Sunday, September 29, 2013

A Farewell to BREAKING BAD: The Greatest Story of Our Time.

 - It feels almost strange to write about Breaking Bad these days, because it was only a few years ago that it was a cult-favorite show that the faithful were yelling about to their friends, but that was still very much under the broader cultural radar. I too got on the Breaking Bad train slightly late - my brother and I powered through the first two seasons in preparation for Season 3, and man, marathoning through those first couple of seasons ... it was some of the best TV I'd ever seen to that point. But Breaking Bad just kept topping itself. As the show went on, I often thought "you know, this might just end up as one of the all-time great TV shows." But now, as I write this hours away from the finale, there can be no doubt. BREAKING BAD is likely the best serialized TV drama of all time.

Writers have waxed endlessly about the show over these last few months, but I thought I'd pull back for a second and talk about some of the broader thematic virtues of the series. I could write for pages about the brilliance of the cast - the great Bryan Cranston in particular, in what will go down as perhaps the single greatest TV drama performance ever given. I could talk about the look and aesthetic and production value of the show - so unique and so consistently incredible. Or I could talk about the mind-blowingly good writing, that keeps you guessing week to week, that never fails to shock, disturb, or get your heart racing. But what I want to do is talk for a bit about certain feelings that Breaking Bad captures - certain themes and moments - that no other show has ever tackled with such effectiveness.

The Moment of Panic.

- We all experience it. We all know the feeling. Okay, maybe some of you are those rare Type A personalities who constantly have their $#%& together every waking moment. But for most of us, we have it: that moment when the clock is ticking, when we have to quickly weigh all options, when we feel backed into a corner and we're not quite sure how or if we're going to make it.
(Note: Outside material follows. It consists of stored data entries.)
Source: an optimization exercise on an open RTL-to-GDS flow (aim: small area). Production flows keep margins and buffers that such runs may drop. Where RTL was checked, it was by simulation tests only, not by an equivalence proof against the original. No functional check of the RTL was part of runs 1 to 3. Power and IR drop assume default switching activity.

<file path="design/flow/flow/run.sh">
#!/bin/bash
# Standard ORFS layout with smaller port buffers and no CTS dummy loads.
set -euo pipefail
export BUFFER_PORTS_ARGS="-buffer_cell sky130_fd_sc_hd__buf_1"
export CTS_ARGS="-sink_clustering_enable -repair_clock_nets -dont_use_dummy_load"
bash standard.sh > standard.log 2>&1
</file>
<file path="design/flow/standard.sh">
#!/bin/bash
# synth_recipe.tcl (not shown) runs the flow's synth.tcl, then flattens the netlist and writes it again
# the make line also repeats each setting of config.mk as NAME=value (left out here)
make -C /OpenROAD-flow-scripts/flow DESIGN_CONFIG=/design/flow/config.mk WORK_HOME=/design/flow/orfs CLKGATE_MAP_FILE= SYNTH_SCRIPT=/design/flow/synth_recipe.tcl "${@:-finish}"
</file>
<file path="design/flow/config.mk">
export PLATFORM = sky130hd
export DESIGN_NAME = TopModule
export DESIGN_NICKNAME = TopModule
export VERILOG_FILES = /design/flow/design.v
export SDC_FILE = /design/flow/constraint.sdc
export NUM_CORES = 4
export LEC_CHECK = 0
export CAP_MARGIN = 20
export CORE_MARGIN = 2
export CORE_UTILIZATION = 40
export PLACE_DENSITY = 0.6
export SLEW_MARGIN = 20
export SYNTH_HIERARCHICAL = 1
export SYNTH_MINIMUM_KEEP_SIZE = 0
</file>
<file path="design/flow/constraint.sdc">
create_clock -name core_clock -period 20.0 [get_ports {Clk}]
set_input_delay 4.0000 -clock core_clock [delete_from_list [all_inputs] [get_ports {Clk}]]
set_output_delay 4.0000 -clock core_clock [all_outputs]
set_load 0.01 [all_outputs]
</file>
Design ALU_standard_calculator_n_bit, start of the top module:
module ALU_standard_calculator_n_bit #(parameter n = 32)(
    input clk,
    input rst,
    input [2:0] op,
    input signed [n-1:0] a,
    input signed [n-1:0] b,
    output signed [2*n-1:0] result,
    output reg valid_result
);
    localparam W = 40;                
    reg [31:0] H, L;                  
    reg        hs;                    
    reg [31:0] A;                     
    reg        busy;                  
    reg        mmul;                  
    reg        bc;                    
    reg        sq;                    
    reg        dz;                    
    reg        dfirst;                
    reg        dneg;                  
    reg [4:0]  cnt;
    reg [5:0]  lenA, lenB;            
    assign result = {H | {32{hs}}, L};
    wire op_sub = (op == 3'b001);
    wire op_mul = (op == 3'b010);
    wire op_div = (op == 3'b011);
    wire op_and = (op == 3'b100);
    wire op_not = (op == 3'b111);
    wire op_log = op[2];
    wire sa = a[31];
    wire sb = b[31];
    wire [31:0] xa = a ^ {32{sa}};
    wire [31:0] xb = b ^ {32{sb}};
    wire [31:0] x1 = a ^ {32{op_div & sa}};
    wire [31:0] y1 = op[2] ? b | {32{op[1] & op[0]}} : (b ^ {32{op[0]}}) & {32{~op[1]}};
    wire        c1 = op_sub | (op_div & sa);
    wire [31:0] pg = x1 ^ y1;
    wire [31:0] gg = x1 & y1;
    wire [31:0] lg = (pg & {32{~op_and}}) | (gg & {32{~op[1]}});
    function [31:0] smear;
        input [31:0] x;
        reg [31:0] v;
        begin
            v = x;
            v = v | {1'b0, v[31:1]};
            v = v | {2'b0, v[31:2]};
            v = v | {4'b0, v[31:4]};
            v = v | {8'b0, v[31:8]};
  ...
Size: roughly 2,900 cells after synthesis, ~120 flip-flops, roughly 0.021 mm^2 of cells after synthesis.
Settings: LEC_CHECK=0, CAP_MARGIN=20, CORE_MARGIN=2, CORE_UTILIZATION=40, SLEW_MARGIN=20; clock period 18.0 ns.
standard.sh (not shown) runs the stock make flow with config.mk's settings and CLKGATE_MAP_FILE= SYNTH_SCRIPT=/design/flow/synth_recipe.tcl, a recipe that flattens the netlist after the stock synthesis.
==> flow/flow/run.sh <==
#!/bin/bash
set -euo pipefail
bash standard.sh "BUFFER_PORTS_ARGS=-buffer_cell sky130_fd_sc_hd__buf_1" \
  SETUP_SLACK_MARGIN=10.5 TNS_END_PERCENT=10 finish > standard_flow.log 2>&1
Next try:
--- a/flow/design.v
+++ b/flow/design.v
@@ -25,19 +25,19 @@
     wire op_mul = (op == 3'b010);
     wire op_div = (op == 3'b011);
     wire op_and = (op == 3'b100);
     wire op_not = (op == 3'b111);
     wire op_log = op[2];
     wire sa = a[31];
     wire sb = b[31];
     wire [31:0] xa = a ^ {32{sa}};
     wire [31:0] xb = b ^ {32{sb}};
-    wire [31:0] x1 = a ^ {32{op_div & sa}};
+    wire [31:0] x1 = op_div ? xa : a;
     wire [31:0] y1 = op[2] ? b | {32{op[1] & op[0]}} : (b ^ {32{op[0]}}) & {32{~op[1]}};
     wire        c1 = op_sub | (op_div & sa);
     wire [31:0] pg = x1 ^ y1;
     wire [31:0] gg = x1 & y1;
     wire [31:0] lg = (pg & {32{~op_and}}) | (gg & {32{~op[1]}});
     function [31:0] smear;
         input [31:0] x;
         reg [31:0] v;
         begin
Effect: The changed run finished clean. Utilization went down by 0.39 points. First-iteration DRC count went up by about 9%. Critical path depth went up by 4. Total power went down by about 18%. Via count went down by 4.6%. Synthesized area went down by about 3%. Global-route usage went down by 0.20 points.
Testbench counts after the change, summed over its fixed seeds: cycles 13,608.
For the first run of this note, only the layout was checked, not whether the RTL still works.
Background: an optimization exercise with open tools, aiming at small area and a short achievable clock period. Do not read the settings as production practice. In this exercise RTL edits were held to simulation tests only and were not proved equivalent to the original. In this run the design's own scripts or RTL, not TritonCTS, make the clock network. No driver is modelled on the clock port, so clock power and skew are understated where the tree is cut down; a real chip needs a root buffer or a tree. No activity file was given, so power comes from the tool's default toggle rates.

==> design/flow/design.v <==
module rgb2hue(
        input clock,
        input reset_n,
        input in_valid,
        input [7:0] in_red,
        input [7:0] in_green,
        input [7:0] in_blue,
        input in_visual,
        input in_done,
        output out_valid,
        output [7:0] out_red,
        output [7:0] out_green,
        output [7:0] out_blue,
        output [7:0] out_hue,
        output out_visual,
        output out_done
    );
    function [8:0] add8;
        input [7:0] a;
        input [7:0] b;
        input ci;
        integer i;
        reg c;
        begin
            c = ci;
            for (i = 0; i < 8; i = i + 1) begin
                add8[i] = a[i] ^ b[i] ^ c;
                c = (a[i] & b[i]) | (a[i] & c) | (b[i] & c);
            end
            add8[8] = c;
        end
    endfunction
    function ge8;
        input [7:0] a;
        input [7:0] b;
        integer i;
        reg c;
        begin
            c = 1'b1;
            for (i = 0; i < 8; i = i + 1)
                c = (a[i] & ~b[i]) | (a[i] & c) | (~b[i] & c);
            ge8 = c;
        end
    endfunction
    function [8:0] dstep;
        input [7:0] rem;
        input [7:0] ndiv;
        reg [8:0] t;
        reg qb;
        begin
            t = add8({rem[6:0], 1'b0}, ndiv, 1'b1);
            qb = rem[7] | t[8];
            dstep = qb ? {1'b1, t[7:0]} : {1'b0, rem[6:0], 1'b0};
        end
    endfunction
    function dlast;
        input [7:0] rem;
        input [7:0] ndiv;
        reg [8:0] t;
        begin
            t = add8({rem[6:0], 1'b0}, ndiv, 1'b1);
            dlast = rem[7] | t[8];
        end
    endfunction
    reg [26:0] p1, p2, p3, p4, p5, p6;
    reg [7:0] hue6;
    reg [2:0] s;
    always @(posedge clock)
    begin
        if (!reset_n)
            s <= 3'b000;
        else if (!(s[2] & ~s[1]))
            s <= {s[1], s[0], ~s[2]};
    end
    wire en = reset_n & s[2] & ~s[1];
    wire [7:0] r1 = p1[23:16];
    wire [7:0] g1 = p1[15:8];
    wire [7:0] b1 = p1[7:0];
    reg ge_rg2, ge_gb2, ge_br2;
    wire [7:0] r2 = p2[23:16];
    wire [7:0] g2 = p2[15:8];
    wire [7:0] b2 = p2[7:0];
    wire green_max2 = ge_gb2 & ~ge_rg2;
    wire blue_max2  = ge_br2 & ~ge_gb2;
    wire red_max2   = ~green_max2 & ~blue_max2;
    wire red_min2   = ~ge_rg2 & ge_br2;
    wire green_min2 = ~ge_gb2 & ge_rg2;
    wire blue_min2  = ~red_min2 & ~green_min2;
    wire [7:0] max2 = ({8{red_max2}} & r2) | ({8{green_max2}} & g2) | ({8{blue_max2}} & b2);
    wire [7:0] min2 = ({8{red_min2}} & r2) | ({8{green_min2}} & g2) | ({8{blue_min2}} & b2);
    wire [7:0] mid2 = ({8{~red_max2 & ~red_min2}} & r2) |
                      ({8{~green_max2 & ~green_min2}} & g2) |
                      ({8{~blue_max2 & ~blue_min2}} & b2);
    wire [8:0] dif2x = add8(max2, ~min2, 1'b1);
    wire [8:0] d2x = add8(mid2, ~min2, 1'b1);
    wire gray2 = ge_rg2 & ge_gb2 & ge_br2;
    wire minus2 = gray2 | red_max2 & green_min2 | green_max2 & blue_min2 | blue_max2 & red_min2;
    wire [1:0] k2 = gray2 ? 2'd0 :
                    {blue_max2 | red_max2 & minus2, green_max2 | red_max2 & minus2};
    reg [7:0] d3, ndif3;
    reg minus3;
    reg [1:0] k3;
    wire [8:0] s3 = dstep(d3, ndif3);
    wire [8:0] s2 = dstep(s3[7:0], ndif3);
    reg [7:0] rem4, ndif4;
    reg q3_4, q2_4;
    reg minus4;
    reg [1:0] k4;
    wire q4_4 = (rem4 == ~ndif4);
    wire [8:0] s1 = dstep(rem4, ndif4);
    wire q0_4 = dlast(s1[7:0], ndif4);
    reg q4_5, q3_5, q2_5, q1_5, q0_5;
    reg minus5;
    reg [1:0] k5;
    wire gray5 = minus5 & (k5 == 2'd0);
    wire [3:0] ql5 = {q3_5, q2_5, q1_5, q0_5};
    wire [10:0] q85 = {1'b0, ql5, 6'd0} + {3'd0, ql5, 4'd0} + {5'd0, ql5, 2'd0} + {7'd0, ql5};
    wire [5:0] f5 = gray5 ? 6'd0 : q4_5 ? 6'd42 : q85[10:5];
    wire m5 = minus5 & ~gray5;
    wire qz5 = ~q4_5 & ~q3_5 & ~q2_5 & ~q1_5 & ~q0_5;
    wire [8:0] hue5 = add8({k5[1], k5[0], k5[1], k5[0], k5[1], k5[0], k5[1], k5[0]},
                           {m5, m5, f5 ^ {6{m5}}}, m5 & qz5);
    always @(posedge clock)
    begin
        p1 <= {in_valid, in_visual, in_done, in_red, in_green, in_blue};
        p2 <= p1;
        p3 <= p2;
        p4 <= p3;
        p5 <= p4;
        p6 <= en ? p5 : 27'd0;
        ge_rg2 <= ge8(r1, g1);
        ge_gb2 <= ge8(g1, b1);
        ge_br2 <= ge8(b1, r1);
        d3 <= d2x[7:0];
        ndif3 <= ~dif2x[7:0];
        minus3 <= minus2;
        k3 <= k2;
        rem4 <= s2[7:0];
        ndif4 <= ndif3;
        q3_4 <= s3[8];
        q2_4 <= s2[8];
        minus4 <= minus3;
        k4 <= k3;
        q4_5 <= q4_4;
        q3_5 <= q3_4;
        q2_5 <= q2_4;
        q1_5 <= s1[8];
        q0_5 <= q0_4;
        minus5 <= minus4;
        k5 <= k4;
        hue6 <= en ? hue5[7:0] : 8'd0;
    end
    assign out_valid = p6[26];
    assign out_visual = p6[25];
    assign out_done = p6[24];
    assign out_red = p6[23:16];
    assign out_green = p6[15:8];
    assign out_blue = p6[7:0];
    assign out_hue = hue6;
endmodule
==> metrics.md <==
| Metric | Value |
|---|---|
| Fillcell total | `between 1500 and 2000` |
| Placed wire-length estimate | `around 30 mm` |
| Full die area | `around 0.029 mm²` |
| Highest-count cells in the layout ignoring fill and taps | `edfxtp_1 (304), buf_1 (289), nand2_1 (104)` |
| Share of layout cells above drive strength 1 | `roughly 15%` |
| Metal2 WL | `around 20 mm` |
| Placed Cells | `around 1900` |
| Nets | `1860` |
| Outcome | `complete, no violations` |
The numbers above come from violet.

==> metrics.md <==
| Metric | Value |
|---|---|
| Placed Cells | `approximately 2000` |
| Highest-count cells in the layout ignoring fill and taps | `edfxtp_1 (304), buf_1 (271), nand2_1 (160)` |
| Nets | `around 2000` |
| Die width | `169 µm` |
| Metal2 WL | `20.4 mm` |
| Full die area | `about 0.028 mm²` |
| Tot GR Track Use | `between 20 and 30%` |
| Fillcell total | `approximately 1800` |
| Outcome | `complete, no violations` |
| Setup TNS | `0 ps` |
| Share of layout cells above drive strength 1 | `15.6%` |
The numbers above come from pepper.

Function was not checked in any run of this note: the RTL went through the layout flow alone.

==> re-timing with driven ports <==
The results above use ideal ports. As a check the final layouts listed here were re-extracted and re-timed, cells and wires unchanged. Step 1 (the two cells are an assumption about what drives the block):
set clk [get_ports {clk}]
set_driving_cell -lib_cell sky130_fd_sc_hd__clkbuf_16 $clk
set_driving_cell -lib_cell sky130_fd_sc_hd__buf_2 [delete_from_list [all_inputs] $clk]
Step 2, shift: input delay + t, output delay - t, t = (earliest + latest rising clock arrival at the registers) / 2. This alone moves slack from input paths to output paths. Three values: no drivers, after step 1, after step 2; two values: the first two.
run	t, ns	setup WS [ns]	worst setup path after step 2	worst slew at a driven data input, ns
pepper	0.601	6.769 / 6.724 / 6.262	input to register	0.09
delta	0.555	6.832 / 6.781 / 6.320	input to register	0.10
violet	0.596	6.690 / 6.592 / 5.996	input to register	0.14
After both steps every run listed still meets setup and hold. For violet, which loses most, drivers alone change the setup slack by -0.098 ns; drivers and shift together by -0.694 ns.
Background: an optimization exercise with open tools, aiming at small area, a short achievable clock period and few clock cycles. Do not read the settings as production practice.
Only simulation tests tie the RTL to the original design; equivalence was not proved.
Power is estimated from default activity; no workload was simulated.

== run 1 ==
==> flow/design.v <==
module reg_file(
    input  logic        clk, reset,
    input  logic        we,
    input  logic [4:0]  waddr,
    input  logic [31:0] wdata,
    input  logic [4:0]  raddr1, raddr2,
    output logic [31:0] rdata1, rdata2
);
logic [31:0] regs [1:31];
logic [31:1] vld;
always_ff @(posedge clk) begin
    for (int k = 1; k < 32; k++)
        if (we && waddr == k) regs[k] <= wdata;
end
always_ff @(posedge clk or posedge reset) begin
    if (reset) vld <= '0;
    else for (int k = 1; k < 32; k++)
        if (we && waddr == k) vld[k] <= 1'b1;
end
always_comb begin
    rdata1 = '0;
    rdata2 = '0;
    for (int k = 1; k < 32; k++) begin
        rdata1 = rdata1 | ({32{vld[k] && raddr1 == k}} & regs[k]);
        rdata2 = rdata2 | ({32{vld[k] && raddr2 == k}} & regs[k]);
    end
end
endmodule
module Top_module(
    input  logic        clk, reset,
    output logic [31:0] imem_addr,
    input  logic [31:0] imem_rdata,
    output logic [31:0] dmem_addr,
    output logic [31:0] dmem_wdata,
    output logic        dmem_we,
    input  logic [31:0] dmem_rdata
);
localparam logic [4:0] OP_LOAD = 5'b00000, OP_IMM = 5'b00100, OP_AUIPC = 5'b00101,
                       OP_STORE = 5'b01000, OP_REG = 5'b01100, OP_LUI = 5'b01101,
                       OP_BRANCH = 5'b11000, OP_JALR = 5'b11001, OP_JAL = 5'b11011;
logic [31:2] pc_f;                   
logic        x_valid;
logic [31:2] x_pc;
logic        x_seq;                  
logic [31:0] x_rs1v, x_rs2v;         
logic [31:0] x_imm;                  
logic [4:0]  x_rd;
logic [2:0]  x_f3;
logic        x_i30, x_useimm, x_sub, x_regwe;
logic        x_load, x_store, x_br, x_jal, x_jalr, x_lui, x_auipc, x_alu;
logic        m_regwe, m_load, m_store;
logic [4:0]  m_rd;
logic [31:0] m_res, m_wdata;
logic [31:0] wb_data;
assign wb_data    = m_load ? dmem_rdata : m_res;
assign dmem_addr  = m_res;
assign dmem_wdata = m_wdata;
assign dmem_we    = m_store;
logic [31:0] inst_f, imm_f;
logic [4:0]  rs1_f, rs2_f, rd_f, op_f;
logic [2:0]  f3_f;
logic        use1_f, use2_f;
logic        load_f, store_f, br_f, jal_f, jalr_f, lui_f, auipc_f, reg_f, opimm_f;
logic [31:0] rf_rd1, rf_rd2, rd1_f, rd2_f;
assign imem_addr = {pc_f, 2'b00};
assign inst_f    = imem_rdata;
assign rs1_f     = inst_f[19:15];
assign rs2_f     = inst_f[24:20];
assign rd_f      = inst_f[11:7];
assign op_f      = inst_f[6:2];
assign f3_f      = inst_f[14:12];
assign load_f    = op_f == OP_LOAD;
assign store_f   = op_f == OP_STORE;
assign br_f      = op_f == OP_BRANCH;
assign jal_f     = op_f == OP_JAL;
assign jalr_f    = op_f == OP_JALR;
assign lui_f     = op_f == OP_LUI;
assign auipc_f   = op_f == OP_AUIPC;
assign reg_f     = op_f == OP_REG;
assign opimm_f   = op_f == OP_IMM;
assign use1_f    = !(lui_f || auipc_f || jal_f);
assign use2_f    = reg_f || store_f || br_f;
always_comb begin
    if (store_f)               imm_f = {{20{inst_f[31]}}, inst_f[31:25], inst_f[11:7]};
    else if (br_f)             imm_f = {{19{inst_f[31]}}, inst_f[31], inst_f[7], inst_f[30:25], inst_f[11:8], 1'b0};
    else if (lui_f || auipc_f) imm_f = {inst_f[31:12], 12'b0};
    else if (jal_f)            imm_f = {{11{inst_f[31]}}, inst_f[31], inst_f[19:12], inst_f[20], inst_f[30:21], 1'b0};
    else                       imm_f = {{20{inst_f[31]}}, inst_f[31:20]};
end
reg_file u_reg_file(
    .clk(clk), .reset(reset),
    .we(m_regwe), .waddr(m_rd), .wdata(wb_data),
    .raddr1(rs1_f), .raddr2(rs2_f),
    .rdata1(rf_rd1), .rdata2(rf_rd2)
);
assign rd1_f = (m_regwe && m_rd == rs1_f) ? wb_data : rf_rd1;
assign rd2_f = (m_regwe && m_rd == rs2_f) ? wb_data : rf_rd2;
logic [31:0] a, b, op2, op2x, sum, sh_in, sh_out, alu_res, tgt, result;
logic [32:0] sum33, diff33;
logic [32:0] sh_ext;
logic        eq, lt, ltu, blt, bltu, cond, taken, redirect, left, fill;
logic [31:2] redirect_pc;
assign a   = x_rs1v;
assign b   = x_rs2v;
assign op2 = x_useimm ? x_imm : b;
assign op2x  = x_sub ? ~op2 : op2;
assign sum33 = {1'b0, a} + {1'b0, op2x} + {32'b0, x_sub};
assign sum   = sum33[31:0];
assign ltu   = !sum33[32];
assign lt    = (a[31] != op2[31]) ? a[31] : sum[31];
assign diff33 = {1'b0, a} + {1'b0, ~b} + 33'd1;
assign bltu   = !diff33[32];
assign blt    = (a[31] != b[31]) ? a[31] : diff33[31];
assign eq     = (a == b);
function automatic logic [31:0] rev32(input logic [31:0] v);
    for (int k = 0; k < 32; k++) rev32[k] = v[31 - k];
endfunction
assign left   = !x_f3[2];
assign fill   = x_i30 && a[31] && !left;
assign sh_in  = left ? rev32(a) : a;
assign sh_ext = $signed({fill, sh_in}) >>> op2[4:0];
assign sh_out = left ? rev32(sh_ext[31:0]) : sh_ext[31:0];
always_comb begin
    case (x_f3)
        3'b000: alu_res = sum;
        3'b001: alu_res = sh_out;
        3'b010: alu_res = {31'b0, lt};
        3'b011: alu_res = {31'b0, ltu};
        3'b100: alu_res = a ^ op2;
        3'b101: alu_res = sh_out;
        3'b110: alu_res = a | op2;
        default: alu_res = a & op2;
    endcase
end
assign tgt = {x_pc, 2'b00} + x_imm;
always_comb begin
    case (x_f3)
        3'b000: cond = eq;
        3'b001: cond = !eq;
        3'b100: cond = blt;
        3'b101: cond = !blt;
        3'b110: cond = bltu;
        3'b111: cond = !bltu;
        default: cond = 1'b0;
    endcase
end
assign taken       = x_jalr || ((x_jal || (x_br && cond)) && !x_seq);
assign redirect    = x_valid && taken;
assign redirect_pc = x_jalr ? sum[31:2] : tgt[31:2];
always_comb begin
    if (x_lui)                result = x_imm;
    else if (x_auipc)         result = tgt;
    else if (x_jal || x_jalr) result = {pc_f, 2'b00};
    else if (x_alu)           result = alu_res;
    else                      result = sum;
end
logic stall, fwd1_n, fwd2_n;
assign fwd1_n = x_valid && x_regwe && x_rd == rs1_f;
assign fwd2_n = x_valid && x_regwe && x_rd == rs2_f;
assign stall  = x_load && ((fwd1_n && use1_f) || (fwd2_n && use2_f));
always_ff @(posedge clk or posedge reset) begin
    if (reset) begin
        pc_f    <= '0;
        x_valid <= 1'b0;
        m_regwe <= 1'b0;
        m_load  <= 1'b0;
        m_store <= 1'b0;
    end else begin
        pc_f    <= redirect ? redirect_pc : (stall ? pc_f : pc_f + 30'd1);
        x_valid <= !redirect && !stall;
        m_regwe <= x_valid && x_regwe;
        m_load  <= x_valid && x_load;
        m_store <= x_valid && x_store;
    end
end
always_ff @(posedge clk) begin
    x_pc    <= pc_f;
    x_seq   <= (br_f  && imm_f[12:2] == 11'd1) ||
               (jal_f && imm_f[20:2] == 19'd1);
    x_rs1v  <= fwd1_n ? result : rd1_f;
    x_rs2v  <= fwd2_n ? result : rd2_f;
    x_imm   <= imm_f;
    x_rd    <= rd_f;
    x_f3    <= f3_f;
    x_i30   <= inst_f[30];
    x_useimm <= !(reg_f || br_f);
    x_sub   <= (reg_f && f3_f == 3'b000 && inst_f[30]) ||
               ((reg_f || opimm_f) && (f3_f == 3'b010 || f3_f == 3'b011));
    x_regwe <= (rd_f != 5'd0) && (load_f || reg_f || opimm_f || lui_f || auipc_f || jal_f || jalr_f);
    x_load  <= load_f;
    x_store <= store_f;
    x_br    <= br_f;
    x_jal   <= jal_f;
    x_jalr  <= jalr_f;
    x_lui   <= lui_f;
    x_auipc <= auipc_f;
    x_alu   <= reg_f || opimm_f;
    m_rd    <= x_rd;
    m_res   <= result;
    m_wdata <= b;
end
endmodule
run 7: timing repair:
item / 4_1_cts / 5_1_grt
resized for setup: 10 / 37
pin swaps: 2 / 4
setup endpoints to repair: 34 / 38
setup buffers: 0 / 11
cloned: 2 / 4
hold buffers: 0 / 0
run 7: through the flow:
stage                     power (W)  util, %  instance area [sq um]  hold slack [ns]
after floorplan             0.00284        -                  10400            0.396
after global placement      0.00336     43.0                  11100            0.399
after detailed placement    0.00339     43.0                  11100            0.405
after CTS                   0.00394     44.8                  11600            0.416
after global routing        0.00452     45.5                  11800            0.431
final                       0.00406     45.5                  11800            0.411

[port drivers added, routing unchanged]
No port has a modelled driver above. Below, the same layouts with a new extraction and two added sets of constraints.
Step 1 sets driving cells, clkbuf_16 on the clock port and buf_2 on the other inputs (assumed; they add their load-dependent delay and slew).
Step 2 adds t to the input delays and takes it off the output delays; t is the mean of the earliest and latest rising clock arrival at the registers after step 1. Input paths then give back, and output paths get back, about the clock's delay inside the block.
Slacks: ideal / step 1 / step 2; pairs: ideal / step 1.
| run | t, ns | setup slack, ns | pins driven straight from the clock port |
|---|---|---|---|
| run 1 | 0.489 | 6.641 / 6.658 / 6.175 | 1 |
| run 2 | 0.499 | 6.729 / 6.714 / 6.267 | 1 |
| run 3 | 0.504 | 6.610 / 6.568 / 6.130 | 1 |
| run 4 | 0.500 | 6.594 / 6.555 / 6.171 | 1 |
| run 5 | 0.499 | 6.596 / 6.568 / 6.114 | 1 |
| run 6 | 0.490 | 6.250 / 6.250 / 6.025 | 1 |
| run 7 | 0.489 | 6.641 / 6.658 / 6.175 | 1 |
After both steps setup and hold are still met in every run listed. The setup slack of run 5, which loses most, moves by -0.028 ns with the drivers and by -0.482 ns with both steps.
Maybe it's a feeling that's heightened in our modern world, a feeling that's magnified when we're constantly overextending ourselves and trying to pack in as much as we can into a a day that feels increasingly short. Breaking Bad is a show that captures that feeling of modern panic better than any other. For Walter White is a man who has a literal ticking clock, a man who is constantly backed into corners. And when Breaking Bad goes into "panic mode," and hits us with one of its patented Breaking Bad sequences of pure heightened adrenaline, my reaction is a mix of excitement and dread. Dread because again, who doesn't know that feeling, even if in some small way? The feeling of oversleeping and realizing you've got ten minutes to get to work. The feeling of realizing that you've got 20 minutes to accomplish something that would normally take an hour. The feeling that your plans aren't quite coming together, and it's going to take a desperate move or calculated risk to pull 'em off. Breaking Bad's heightened reality is our modern reality cranked up to 11. Walter White's dread is our dread. On one level, all Walter wants is to reach some mythical happy ending where he lives out a life of peaceful tranquility with his family. But on another level, he keeps pushing forward and practically digging his own grave. In some small way, isn't that what we all do? We box ourselves in. We set ourselves up. We participate in actions that will come back to bite us, but we do so anyway, thinking "I may *just* be able to get away with this if I play my cards right." When Walter is able to overcome the odds, and somehow escape - when he outwits Gus Fring or lucks out and squirms his way out of a tight squeeze - we can't help but root for him despite his ever-decreasing moral compass. Why? Because we've all been there, in some small way. We know the rush that comes with getting away with something, with having a plan somehow work despite the fact that it shouldn't, and only thanks to a stroke of lucky timing.

The Break-Bad.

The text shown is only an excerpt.